The community was named after nearby Alum Creek, a tributary of the Coal River.

==Geography==
Alum Creek is primarily in northeastern Lincoln County, with a portion extending across the Coal River into Kanawha County. The center of the CDP, in a rural area between the villages of Alum Creek and Priestley, is at (38.279034, -81.825657).

According to the United States Census Bureau, the CDP has a total area of 26.6 sqkm, of which 26.4 sqkm are land and 0.2 sqkm, or 0.69%, are water. Via the Coal River, Alum Creek is part of the Kanawha River watershed.

==Demographics==
As of the census of 2000, there were 1,839 people, 759 households, and 563 families residing in the CDP. The population density was 107.0 PD/sqmi. There were 837 housing units at an average density of 48.7 /sqmi. The racial makeup of the CDP was 99.18% White, 0.33% African American, and 0.49% from two or more races. Hispanic or Latino of any race were 0.16% of the population.

There were 759 households, out of which 29.4% had children under the age of 18 living with them, 62.3% were married couples living together, 8.2% had a female householder with no husband present, and 25.8% were non-families. 23.3% of all households were made up of individuals, and 11.2% had someone living alone who was 65 years of age or older. The average household size was 2.42 and the average family size was 2.85.

In the CDP, the population was spread out, with 20.8% under the age of 18, 9.4% from 18 to 24, 28.9% from 25 to 44, 27.4% from 45 to 64, and 13.5% who were 65 years of age or older. The median age was 40 years. For every 100 females, there were 92.6 males. For every 100 females age 18 and over, there were 92.3 males.

The median income for a household in the CDP was $40,714, and the median income for a family was $47,195. Males had a median income of $43,233 versus $36,875 for females. The per capita income for the CDP was $24,607. About 13.1% of families and 13.5% of the population were below the poverty line, including 11.3% of those under age 18 and 10.6% of those age 65 or over.

== History ==
The town of Rome was founded at the junction of the Little and Big Coal rivers in the 1890s by the Childress family. Soon the Chesapeake and Ohio Railway built a line along the Coal River to transport coal from the coal fields in Boone and Logan counties into the hub in nearby town of St. Albans. The town grew and a town council was formed. The town officially changed its name to "Alum Creek" in 1910. A constable policed the town, although without a vehicle he relied on the generosity of locals to transport him from place to place. In 1922 a set of bridges was constructed across the Big and Little Coal rivers. It was also at approximately this time Union Carbide built Cliffside, a summer camp on the banks of the Coal River. The town flourished for the next half century with most of its residents working in either the mining industries or in chemicals. Two elementary schools were founded in the town, Alum Creek Elementary on the Kanawha County side and Midway Elementary on the Lincoln County side. A high school was also built in the 1930s, named Washington District High School, after the tax district. WDHS was closed in 1980 due to school consolidation. In the mid-1980s U.S. Route 119 was constructed through Alum Creek and brought a host of businesses into Alum Creek; however, this did not help the town out of poverty due to a decline in the coal mining and chemical industries. The town is seeing a comeback due to the expansion of business along Rt 119. Median income is on the rise, and the town has grown to encompass an area of over 17 mi.

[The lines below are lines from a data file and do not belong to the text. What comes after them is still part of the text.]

`timescale 1ns / 1ps
module ALU_ft (
    input              clk,
    input              rst,
    input      [31:0]  A,
    input      [31:0]  B,
    input      [2:0]   ALUControl,
    output reg [31:0]  Result,
    output reg         Zero,
    output reg         Carry,
    output reg         OverFlow,
    output reg         Negative,
    output reg         fault_detected_out
);
    wire [31:0] alu_res;
    wire alu_z, alu_c, alu_v, alu_n;
    ALU u_alu (
        .A(A),
        .B(B),
        .ALUControl(ALUControl),
        .Result(alu_res),
        .Zero(alu_z),
        .Carry(alu_c),
        .OverFlow(alu_v),
        .Negative(alu_n)
    );
    reg [31:0] res_t1;
    reg [31:0] res_t2;
    localparam STAGE1 = 2'b00;
    localparam STAGE2 = 2'b01;
    localparam STAGE3 = 2'b10;
    reg [1:0] state;
    always @(posedge clk or negedge rst) begin
        if (!rst) begin
            state              <= STAGE1;
            fault_detected_out <= 1'b0;
            res_t1             <= 32'b0;
            res_t2             <= 32'b0;
            Result             <= 32'b0;
            Zero               <= 1'b0;
            Carry              <= 1'b0;
            OverFlow           <= 1'b0;
            Negative           <= 1'b0;
        end
        else begin
            case (state)
                STAGE1: begin
                    res_t1 <= alu_res;           
                    fault_detected_out <= 1'b0;
                    state <= STAGE2;
                end
                STAGE2: begin
                    res_t2 <= alu_res;           
                    if (res_t2 == res_t1) begin
                        Result   <= alu_res;
                        Zero     <= alu_z;
                        Carry    <= alu_c;
                        OverFlow <= alu_v;
                        Negative <= alu_n;
                        state    <= STAGE1;
                    end
                    else begin
                        fault_detected_out <= 1'b1;
                        state <= STAGE3;
                    end
                end
                STAGE3: begin
                    Result   <= alu_res;
                    Zero     <= alu_z;
                    Carry    <= alu_c;
                    OverFlow <= alu_v;
                    Negative <= alu_n;
                    state <= STAGE1;
                end
            endcase
        end
    end
endmodule
==> design/flow/run.sh <==
#!/bin/bash
# the make line also repeats each setting of config.mk as NAME=value (left out here)
make -C /OpenROAD-flow-scripts/flow DESIGN_CONFIG=/design/flow/config.mk WORK_HOME=/design/flow/orfs CLKGATE_MAP_FILE= finish
==> design/flow/config.mk <==
export PLATFORM = sky130hd
export DESIGN_NAME = ALU_ft
export DESIGN_NICKNAME = ALU_ft
export VERILOG_FILES = /design/flow/design.v
export SDC_FILE = /design/flow/constraint.sdc
export NUM_CORES = 4
export LEC_CHECK = 0
export CAP_MARGIN = 30
export CORE_MARGIN = 2
export CORE_UTILIZATION = 70
export CTS_CLUSTER_DIAMETER = 397
export CTS_CLUSTER_SIZE = 39
export SETUP_SLACK_MARGIN = -0.19
export SLEW_MARGIN = 30
==> design/flow/constraint.sdc <==
create_clock -name core_clock -period 1.88 [get_ports {clk}]
set_input_delay 0.3760 -clock core_clock [delete_from_list [all_inputs] [get_ports {clk}]]
set_output_delay 0.3760 -clock core_clock [all_outputs]
set_load 0.01 [all_outputs]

Holley Hills Estate is a historic home near Alum Creek that was listed on the National Register of Historic Places in 1980.

== Landmarks ==
- Swinging Bridges - First bridges in Alum Creek to span the Coal River, built in 1922 at the Forks of Coal (the confluence of Big Coal and Little Coal Rivers)
- Midway Elementary - Lincoln County elementary school
- Alum Creek Elementary - Kanawha County elementary school
- Washington District High School - Closed school building, standing across the street from Alum Creek Elementary on Brounland Rd.
- Lions Club Park - Community park on Coal River Road
- Forks of Coal Missionary Baptist Church - Founded in 1832, surrounded by historic cemetery

==Popular culture==
The 2014 film Surviving Cliffside takes place in Alum Creek, West Virginia.